Natural bone-mimicking hydroxyapatite nanoplates as a novel antibiotic drug vehicle: A comparative study with nanorods

Developing a biocompatible drug vehicle with controlled release is vital for safe and sustained antibiotic delivery at infection site to ensure complete bacterial eradication without systemic toxicity. Hydroxyapatite (HA) nanocrystals (NCs), naturally found in living bone as nanoplates (NPTs), offer exceptional biocompatibility and efficient drug binding sites. However, research on antibiotic loading in HA NPTs and their release behavior for controlling bacterial growth is still scarce.
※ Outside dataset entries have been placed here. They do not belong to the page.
===== config.mk =====
export PLATFORM = sky130hd
export DESIGN_NAME = mem_bus_arbiter
export DESIGN_NICKNAME = d
export VERILOG_FILES = /design/src/rtl/core_pkg.sv /design/src/rtl/mem_bus_arbiter.sv
export VERILOG_INCLUDE_DIRS = /design/src /design/src/rtl
export SDC_FILE = /design/constraint.sdc
export NUM_CORES = 1
export LEC_CHECK = 0
export BUFFER_PORTS_ARGS = -buffer_cell sky130_fd_sc_hd__buf_2
export CORE_ASPECT_RATIO = 0.75
export CORE_UTILIZATION = 26
export CTS_CLUSTER_DIAMETER = 30
export CTS_CLUSTER_SIZE = 28
export DETAILED_ROUTE_END_ITERATION = 10
export HOLD_SLACK_MARGIN = 0.05
export PLACE_DENSITY = 0.82
export SKIP_LAST_GASP = 1
export SLEW_MARGIN = 20
export SYNTH_ARGS = -nofsm -noshare
export SYNTH_HDL_FRONTEND = slang
export SYNTH_SLANG_ARGS = --single-unit

===== constraint.sdc =====
create_clock -name clk -period 1.1 [get_ports clk]
set_clock_uncertainty 0.05 [all_clocks]
set_input_delay 0.11 -clock clk [delete_from_list [all_inputs] [get_ports clk]]
set_output_delay 0.11 -clock clk [all_outputs]
set_load 0.02 [all_outputs]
Therefore, the present study focuses on antibacterial effect of doxycycline hyclate (DOX)-loaded HA NPTs and thin NPTs (TNPTs) with detailed analyses of their drug loading efficiency and release profile, compared to HA nanorods (NRs). HA NCs, including NRs, NPTs, and TNPTs were synthesized using polyvinyl alcohol (PVA) as a shape-controlling agent via hydrothermal method. The DOX loading efficiencies of HA NRs, NPTs, and TNPTs were determined to be 45.5, 62.2, and 73.3 %, respectively, confirmed using Fourier transform infrared (FTIR) spectroscopy, X-ray diffraction (XRD), and electron microscopies. Among the tested HA morphologies, HA TNPTs exhibited the most sustained DOX release profile, followed by HA NPTs and NRs. The differential DOX loading and release rate was explained through surface area of HA and their nature of interaction with DOX. In vitro cell culture studies demonstrated that all DOX-HA NCs effectively promoted cell adhesion, proliferation, and good hemocompatibility. Further, the antibacterial activity of DOX-HA NCs was examined using both, quantitative (MTT assay) and qualitative (Live-dead and colony-counting) experiments against S. aureus bacteria. It is found that unlike free DOX, the prolonged DOX release from HA TNPTs leads to nearly complete inhibition of bacterial growth at 200 μg/ml against the similar bacteria, highlighting their potential as an effective antibiotic vehicle for bacterial eradication.